El chico no quiso pensar mucho en el asunto del tiempo y fue directo al grano, estaba dispuesto de aceptar el trato con la bruja, quien sonrió y le pidió que aguardara al verano.

Y cuando llegó la época del calor y el sol, el niño volvió a visitar a la anciana quien le dijo que todo estaba listo. La noche que sellaron el acuerdo, los otros niños de los árboles escucharon terribles gritos saliendo de la choza de la bruja, pero ninguno se acercó.

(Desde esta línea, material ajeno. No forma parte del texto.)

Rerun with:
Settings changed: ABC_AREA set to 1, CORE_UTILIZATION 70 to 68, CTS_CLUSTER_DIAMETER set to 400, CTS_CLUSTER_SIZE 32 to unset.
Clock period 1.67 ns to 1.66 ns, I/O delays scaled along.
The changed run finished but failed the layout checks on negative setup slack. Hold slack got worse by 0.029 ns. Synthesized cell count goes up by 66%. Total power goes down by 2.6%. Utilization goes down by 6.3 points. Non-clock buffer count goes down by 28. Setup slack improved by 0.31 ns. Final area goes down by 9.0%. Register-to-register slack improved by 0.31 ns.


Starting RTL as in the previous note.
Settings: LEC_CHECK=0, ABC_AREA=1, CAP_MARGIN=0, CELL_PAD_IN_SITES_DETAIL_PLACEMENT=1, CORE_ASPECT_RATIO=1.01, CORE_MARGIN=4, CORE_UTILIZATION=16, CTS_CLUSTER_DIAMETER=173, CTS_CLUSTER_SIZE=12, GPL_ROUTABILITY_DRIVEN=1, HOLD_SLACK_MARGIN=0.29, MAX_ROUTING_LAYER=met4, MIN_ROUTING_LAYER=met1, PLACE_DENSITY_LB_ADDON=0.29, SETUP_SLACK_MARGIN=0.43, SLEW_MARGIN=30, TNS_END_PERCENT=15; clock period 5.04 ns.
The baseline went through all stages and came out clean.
## flow/config.mk

```make
export PLATFORM = sky130hd
export DESIGN_NAME = attitude_estimation
export DESIGN_NICKNAME = attitude_estimation
export VERILOG_FILES = /design/flow/design.v
export SDC_FILE = /design/flow/constraint.sdc
export NUM_CORES = 4
export LEC_CHECK = 0
export ABC_AREA = 0
export CAP_MARGIN = 20
export CORE_MARGIN = 2
export CORE_UTILIZATION = 72
export GPL_ROUTABILITY_DRIVEN = 1
export GPL_TIMING_DRIVEN = 1
export MAX_ROUTING_LAYER = met4
export PLACE_DENSITY_LB_ADDON = 0.0
export SETUP_SLACK_MARGIN = -0.73
export SLEW_MARGIN = 20
export TNS_END_PERCENT = 40
```

## flow/constraint.sdc

```tcl
create_clock -name core_clock -period 9.71 [get_ports {clk}]
set_input_delay 1.9420 -clock core_clock [delete_from_list [all_inputs] [get_ports {clk}]]
set_output_delay 1.9420 -clock core_clock [all_outputs]
set_load 0.01 [all_outputs]
```
==> wip/harbor: inputs <==
==> flow/design.v <==
`timescale 1ns / 1ps
module button_debounce (
    input clk,        
    input rst,        
    input button_in,  
    output reg button_out  
);
    parameter integer DEBOUNCE_TIME = 200; 
    reg [19:0] counter;
    reg button_state;
    always @(posedge clk or posedge rst) begin
        if (rst) begin
            counter <= 0;
            button_state <= 0;
            button_out <= 0;
        end else begin
            if (button_in != button_state) begin
                counter <= counter + 1;
                if (counter >= DEBOUNCE_TIME) begin
                    button_state <= button_in;
                    button_out <= button_in;
                    counter <= 0;
                end
            end else begin
                counter <= 0;
            end
        end
    end
endmodule
`timescale 1ns / 1ps
module operatorremainder(
    input [35:0] n,
    output reg is_multiple
);
	parameter DIVISOR = 20000;
	reg [35:0] temp;
	reg [35:0] quotient;
	reg [35:0] remainder;
	integer i;
	always @(*) begin
        temp = n;
        quotient = 0;
        remainder = 0;
        for (i = 35; i >= 0; i = i - 1) begin
            quotient = (quotient << 1) | (temp[i] ? 1'b1 : 1'b0);
            if (quotient >= DIVISOR) begin
                quotient = quotient - DIVISOR;
                remainder = (remainder << 1) | 1'b1;
            end else begin
                remainder = (remainder << 1);
            end
        end
        is_multiple = (quotient == 0);
    end
endmodule
Design multiplier, start of the top module:
module multiplier (
    output Ready,
    output Valid,
    output [31:0] R,
    input [15:0] X,
    input [15:0] Y,
    input Clk,
    input Rst
);
Size: ~1,600 cells after synthesis, roughly 68 I/O pins.
==> flow/config.mk <==
export PLATFORM = sky130hd
export DESIGN_NAME = multiplier
export DESIGN_NICKNAME = multiplier
export VERILOG_FILES = /design/flow/design.v
export SDC_FILE = /design/flow/constraint.sdc
export NUM_CORES = 4
export LEC_CHECK = 0
export ABC_AREA = 0
export CAP_MARGIN = 20
export CORE_MARGIN = 2
export CORE_UTILIZATION = 63
export CTS_CLUSTER_DIAMETER = 126
export GPL_TIMING_DRIVEN = 1
export HOLD_SLACK_MARGIN = 0.08
export MAX_ROUTING_LAYER = met4
export PLACE_DENSITY_LB_ADDON = 0.01
export SLEW_MARGIN = 35
==> flow/constraint.sdc <==
create_clock -name core_clock -period 20.5 [get_ports {Clk}]
set_input_delay 4.1000 -clock core_clock [delete_from_list [all_inputs] [get_ports {Clk}]]
set_output_delay 4.1000 -clock core_clock [all_outputs]
set_load 0.01 [all_outputs]
run.sh (not shown) runs the stock make flow with config.mk's settings and CLKGATE_MAP_FILE=.
==> next run, changes <==
ABC_AREA = not set   (was 0)
CORE_UTILIZATION = 40   (was 63)
CTS_CLUSTER_DIAMETER = not set   (was 126)
GPL_TIMING_DRIVEN = not set   (was 1)
HOLD_SLACK_MARGIN = not set   (was 0.08)
MAX_ROUTING_LAYER = not set   (was met4)
PLACE_DENSITY_LB_ADDON = not set   (was 0.01)
SLEW_MARGIN = 20   (was 35)
clock period = 12.7 ns   (was 20.5 ns; I/O delays follow)
Combinational power is higher by well over a third; utilization shrinks by 19 points; power rises by well over a third.


multiplier again, from the RTL that the note above started with.
Design multiplier, start of the top module:
module multiplier (
    output Ready,
    output Valid,
    output [31:0] R,
    input [15:0] X,
    input [15:0] Y,
    input Clk,
    input Rst
);
Settings: LEC_CHECK=0, ABC_AREA=1, CAP_MARGIN=20, CORE_MARGIN=2, CORE_UTILIZATION=69, CTS_CLUSTER_DIAMETER=288, CTS_CLUSTER_SIZE=99, PLACE_DENSITY=0.36, SLEW_MARGIN=20, TNS_END_PERCENT=10; clock period 4.9 ns.
The first run never finished: it broke off in clock tree synthesis, error DPL-0038.
Edit:
--- a/flow/config.mk
+++ b/flow/config.mk
@@ -8 +7,0 @@
-export ABC_AREA = 1
@@ -11,4 +10 @@
-export CORE_UTILIZATION = 69
-export CTS_CLUSTER_DIAMETER = 288
-export CTS_CLUSTER_SIZE = 99
-export PLACE_DENSITY = 0.36
+export CORE_UTILIZATION = 31
@@ -16 +11,0 @@
-export TNS_END_PERCENT = 10
==> flow/constraint.sdc (replaced) <==
create_clock -name core_clock -period 12.7 [get_ports {Clk}]
set_input_delay 2.5400 -clock core_clock [delete_from_list [all_inputs] [get_ports {Clk}]]
set_output_delay 2.5400 -clock core_clock [all_outputs]
set_load 0.01 [all_outputs]
- Now the flow went through all stages and came out clean
- die area is higher to 2.6 times its value
- synthesized area increases by about a fifth
- synthesized cell count grows by about a fifth
Edit:
--- a/flow/config.mk
+++ b/flow/config.mk
@@ -10 +10 @@
-export CORE_UTILIZATION = 31
+export CORE_UTILIZATION = 40
==> flow/constraint.sdc (replaced) <==
create_clock -name core_clock -period 13.0 [get_ports {Clk}]
set_input_delay 2.6000 -clock core_clock [delete_from_list [all_inputs] [get_ports {Clk}]]
set_output_delay 2.6000 -clock core_clock [all_outputs]
set_load 0.01 [all_outputs]
The new run passed the timing, design-rule and antenna checks.
Wire length goes up by about 1.5%.
Utilization goes up by 11 points.
Design area drops by about 1.8%.
Setup slack improved by 0.17 ns.
Via count rises by about 1.5%.
Sequential power stays flat.
Register-to-register slack is better by 0.34 ns.
Final cell count drops by about 3.6%.
Global-route usage came out higher by 8.6 points.
Edit:
--- a/flow/config.mk
+++ b/flow/config.mk
@@ -10,0 +11,2 @@
+export GPL_TIMING_DRIVEN = 0
+export PLACE_DENSITY_LB_ADDON = 0.01
This time the run completed and failed the layout checks on setup timing.
Clock skew is about the same.
Cell area shrinks by 3.1%.
Combinational power stays flat.
Clock power went down by about 6%.
Global-route usage came out higher by 5.7 points.
Cell count goes down by 3.1%.
Edit:
--- a/flow/config.mk
+++ b/flow/config.mk
@@ -10,3 +10 @@
-export CORE_UTILIZATION = 40
-export GPL_TIMING_DRIVEN = 0
-export PLACE_DENSITY_LB_ADDON = 0.01
+export CORE_UTILIZATION = 27
==> flow/constraint.sdc (replaced) <==
create_clock -name core_clock -period 14.6 [get_ports {Clk}]
set_input_delay 2.9200 -clock core_clock [delete_from_list [all_inputs] [get_ports {Clk}]]
set_output_delay 2.9200 -clock core_clock [all_outputs]
set_load 0.01 [all_outputs]
Effect:
- The changed run finished clean
- sequential power shrinks by about 10%
- global-route usage shrinks by 18 points
- register-to-register slack improves by 1.2 ns
- die size grows by 47%
Edit:
--- a/flow/config.mk
+++ b/flow/config.mk
@@ -10 +10,3 @@
-export CORE_UTILIZATION = 27
+export CORE_UTILIZATION = 68
+export CTS_CLUSTER_SIZE = 88
+export HOLD_SLACK_MARGIN = -0.08
@@ -11,0 +14 @@
+export TNS_END_PERCENT = 5
==> flow/constraint.sdc (replaced) <==
create_clock -name core_clock -period 11.9 [get_ports {Clk}]
set_input_delay 2.3800 -clock core_clock [delete_from_list [all_inputs] [get_ports {Clk}]]
set_output_delay 2.3800 -clock core_clock [all_outputs]
set_load 0.01 [all_outputs]
Result: This time the run reached the layout checks and failed them: setup timing; clock-buffer cell count stays the same; cell area grows by 7.7%; first-iteration DRC count grows by 99%; cell count shrinks by 7.6%.


## run A
multiplier again, from the RTL that the note above started with.
## multiplier
module multiplier (
    output Ready,
    output Valid,
    output [31:0] R,
    input [15:0] X,
    input [15:0] Y,
    input Clk,
    input Rst
);
export LEC_CHECK = 0
export ABC_AREA = 1
export CAP_MARGIN = 35
export CELL_PAD_IN_SITES_DETAIL_PLACEMENT = 0
export CORE_MARGIN = 2
export CORE_UTILIZATION = 50
export CTS_CLUSTER_DIAMETER = 260
export CTS_CLUSTER_SIZE = 98
export GPL_ROUTABILITY_DRIVEN = 0
export HOLD_SLACK_MARGIN = 0.24
export MAX_ROUTING_LAYER = met4
export PLACE_DENSITY_LB_ADDON = 0.3
export SLEW_MARGIN = 5
export TNS_END_PERCENT = 5
create_clock -name core_clock -period 15.0 [get_ports {Clk}]
Run A closes out successfully: all stages finished, all timing, DRC and antenna checks passed.
Edits applied to the flow inputs when going from run A to run B:
Settings: ABC_AREA removed (was 1); HOLD_SLACK_MARGIN removed (was 0.24); PLACE_DENSITY_LB_ADDON removed (was 0.3); CAP_MARGIN changed from 35 to 20; TNS_END_PERCENT removed (was 5); SLEW_MARGIN changed from 5 to 20; CELL_PAD_IN_SITES_DETAIL_PLACEMENT removed (was 0); CTS_CLUSTER_SIZE removed (was 98); GPL_ROUTABILITY_DRIVEN removed (was 0); MAX_ROUTING_LAYER removed (was met4); CORE_UTILIZATION changed from 50 to 57; CTS_CLUSTER_DIAMETER removed (was 260); the clock period (ns, I/O delays scaled along) changed from 15.0 to 7.03.
## What came out
The final report for run B shows a completed flow and a layout that fails verification, specifically negative setup slack. Between run A and run B, first-iteration DRC count is lower for run A, run B comes in above that. Higher die area goes to run B over run A. Sort run A and run B by via count, descending, and run B comes first. Per the comparison of run B with run A, power rose by 260%, final net count rose by 31%. Design area (higher): run B. The lower sequential share of layout area came out of run B. Run B — post-layout instance count excluding filler cells 529 higher, run A as reference.
[inputs] run C vs run B
Settings: SETUP_SLACK_MARGIN now 2.14, previously not set; CORE_UTILIZATION now 66, was 57; the clock period (ns, I/O delays scaled along) now 8.75, was 7.03.
Results
- Tool error GRT-0116 stopped run C during global routing (5_1_grt); no final results.
- Area of the core was lower in the run labelled run C.
- Site row count is higher on run B
- Run B → run C: routability-driven placement congestion ratio now sits higher; vertical die size dropped about 7%; worst setup slack after placement moved up.
- Between run C and run B, it is run C whose horizontal die size is lower, by 6.9%.
- The chip area number comes out higher for run B vs run C.
Input changes introduced in run D (baseline for comparison: run C):
Settings: swapping 66 for 65 in CORE_UTILIZATION; putting TNS_END_PERCENT at 40 where nothing was set; swapping 2.14 for -0.67 in SETUP_SLACK_MARGIN; swapping 8.75 for 11.1 in the clock period (ns, I/O delays scaled along).
==> comparison <==
STATUS run=run D STAGES=ALL_DONE FINAL_CHECKS=FAILED CAUSE=negative setup slack. Synthesized area: run D vs run C identical. As far as number of buffers on the longest clock path goes, run D and run C are indistinguishable; the numbers are identical. The lower detailed placer's ending HPWL of run D and run C is in run D. Global placer's final weighted congestion, run D and run C, higher one = run C. STATUS area of the placeable core: run D loses against run C. Higher number of rows created at floorplan goes to run D over run C. Number of resized instances in the post-cts repair step was higher in run C than in run D.
Input-level comparison between run E and run D:
Settings: CTS_CLUSTER_SIZE newly set to 56; PLACE_DENSITY_LB_ADDON newly set to 0.28; CORE_UTILIZATION changed from 65 to 70.
## What came out
Pre-CTS worst setup slack on run E is down relative to run D.
On number of levels the H-tree was split into, run D tracks run E almost exactly.
Run E did not finish; a tool error ended it in global routing (5_1_grt).
Run E and run D ended up with nearly the same synthesized area.
Looking at die size across run E and run D, the one that comes out lower is run E.
In run E relative to run D, number of standard-cell rows in the floorplan had gone down by a few percent.
Summary of run E over run D: total placed cells including tap cells went down by 1.0%, cell resize tally after clock tree synthesis went up by 69.


multiplier again, from the RTL that the note above started with.
Settings: LEC_CHECK=0, ABC_AREA=0, CAP_MARGIN=20, CELL_PAD_IN_SITES_DETAIL_PLACEMENT=0, CORE_MARGIN=2, CORE_UTILIZATION=72, CTS_CLUSTER_DIAMETER=359, CTS_CLUSTER_SIZE=59, GPL_ROUTABILITY_DRIVEN=0, HOLD_SLACK_MARGIN=-0.1, MAX_ROUTING_LAYER=met4, PLACE_DENSITY_LB_ADDON=0.0, SETUP_SLACK_MARGIN=2.7, SLEW_MARGIN=30, TNS_END_PERCENT=85; clock period 15.0 ns.
The baseline ended with an error in 5_1_grt on ODB-0269.
Next try:
CAP_MARGIN = 35   (was 20)
CORE_ASPECT_RATIO = 0.5   (was default)
CORE_MARGIN = 10   (was 2)
CORE_UTILIZATION = 50   (was 72)
CTS_CLUSTER_DIAMETER = 260   (was 359)
CTS_CLUSTER_SIZE = 98   (was 59)
HOLD_SLACK_MARGIN = 0.28   (was -0.1)
PLACE_DENSITY_LB_ADDON = 0.3   (was 0.0)
SETUP_SLACK_MARGIN = default   (was 2.7)
SLEW_MARGIN = 5   (was 30)
TNS_END_PERCENT = 5   (was 85)
Now the flow completed with no timing, DRC or antenna violations; synthesized cell count is unchanged; area after synthesis is unchanged; die area climbs by 76%.
Next try:
CORE_ASPECT_RATIO = default   (was 0.5)
HOLD_SLACK_MARGIN = -0.1   (was 0.28)
SETUP_SLACK_MARGIN = -1.5   (was default)
Outcome:
- The new run produced a clean layout
- register-to-register slack improves by 0.29 ns
- final cell count shrinks by 0.74%
- routed wire length shrinks by 2.0%
- worst setup slack degrades by 0.17 ns
- design area shrinks by 0.85%
- die size shrinks by 1.2%
== run A ==
==> flow/design.v <==
`timescale 1ns / 1ps
module fulladder(input wire a,b,c, output wire sum,carry);
    assign sum = a ^ b ^ c;
    assign carry = (a & b) | (b & c) | (c & a);
endmodule
module compressor_7_to_3(
    input  wire w0,w1,w2,w3,w4,w5,w6,
    output wire sum, c0, c1
);
    wire s1,s2,s3,s4,d1,d2,d3,d4;
    fulladder fa1(.a(w0), .b(w1), .c(w2), .sum(s1), .carry(d1));
    fulladder fa2(.a(w3), .b(w4), .c(w5), .sum(s2), .carry(d2));
    fulladder fa3(.a(s1), .b(s2), .c(w6), .sum(s3), .carry(d3));
    fulladder fa4(.a(d1), .b(d2), .c(d3), .sum(s4), .carry(d4));
    assign sum = s3;
    assign c0  = s4;
    assign c1  = d4;
endmodule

A la mañana siguiente la bruja ya no estaba en la aldea y el niño que no podía olvidar no tenía rostro pero a cambio poseía un mapa y un secreto. Sin despedirse de sus compañeros el niño se marchó y ni por un segundo pensó en buscar su nuevo reflejo en un lago.

El mapa le sirvió en los primeros cruces pero el secreto era lo que le había hecho atravesar el bosque sin perderse.

Al salir, se encontró con una pradera casi infinita y clavado en un árbol 3 carteles escritos en un lenguaje que para el niño era incomprensible pues él solo sabia leer en extraños dibujos y figuras.

Se acercó a una villa más allá de un canal de agua turbia donde la gente vivía de sembrar maíz y cuidar gallinas. Las personas del lugar lo recibieron con gritos y piedras, incluso quisieron encerrarlo en una botella porque lo confundieron con un espíritu perdido.

El niño huyó como pudo de los villanos (la gente de la villa) y sus pies lo llevaron a un desierto donde tampoco fue bien recibido, no por ser un niño sin rostro, sino porque a los habitantes de aquella tierra no les gustaban los forasteros.

Finalmente visitó una ciudad al pie de un castillo, pero nadie le miró, prácticamente era invisible para los ajetreados ciudadanos.

Llegó la noche fría y silenciosa, y el niño durmió con los perros que aquella hora se adueñaban de la plaza.

El niño tuvo miedo del mundo de afuera y se sintió triste por como la gente lo había tratado. A la mañana siguiente, cuando quiso volver al bosque se encontró con que el mapa no le servía y el secreto que le había contado la bruja solo lo podía usar para salir del bosque.

No tuvo más opción que volver al mundo de afuera, pero antes, mientras lloraba por su desgracia, construyó una máscara de madera para su rostro.

El niño vivió mucho años entre los hombres, pues con su máscara de madera nadie le temía. Y tanto tiempo pasó que el niño creció, sus manos de infante se volvieron manos de un joven y su cuerpo ya no era pequeño y escuálido. El niño que no era ya niño, se había vuelto un hombre sin rostro.

Llevó máscaras cada día de su vida y se acostumbró a ellas como los hombres y mujeres se acostumbran a sus rostros.

Una mañana una hermosa joven, de cabellos rojos y ojos almendrados, se acercó a la tienda de máscaras que el hombre sin rostro tenía en la villa.

- Ha pasado mucho tiempo niño del bosque, puedo ver cuánto has crecido.

El hombre sin rostro no podía recordar a aquella mujer aunque quizás su voz le resultaba conocida. Le preguntó, mientras tallaba una máscara, a dónde se dirigía y la mujer contestó que iba al bosque. Con amargura el joven recordó el lugar donde había nacido y la mujer casi en un susurro le preguntó:

- ¿No extrañas tu rostro niño de los árboles?

El hombre sonrió bajo su máscara de madera gastada y vieja, pero no contestó.

- Tu rostro es ahora el rostro de un niño que vive cruzando el mar, un niño que perdió el suyo en un incendio - dijo la mujer.

- ¿Y qué has ganado tú de ese niño? - preguntó el hombre sin levantar la cabeza de su trabajo.

- Su juventud. - respondió la bruja antes de marcharse de la tienda.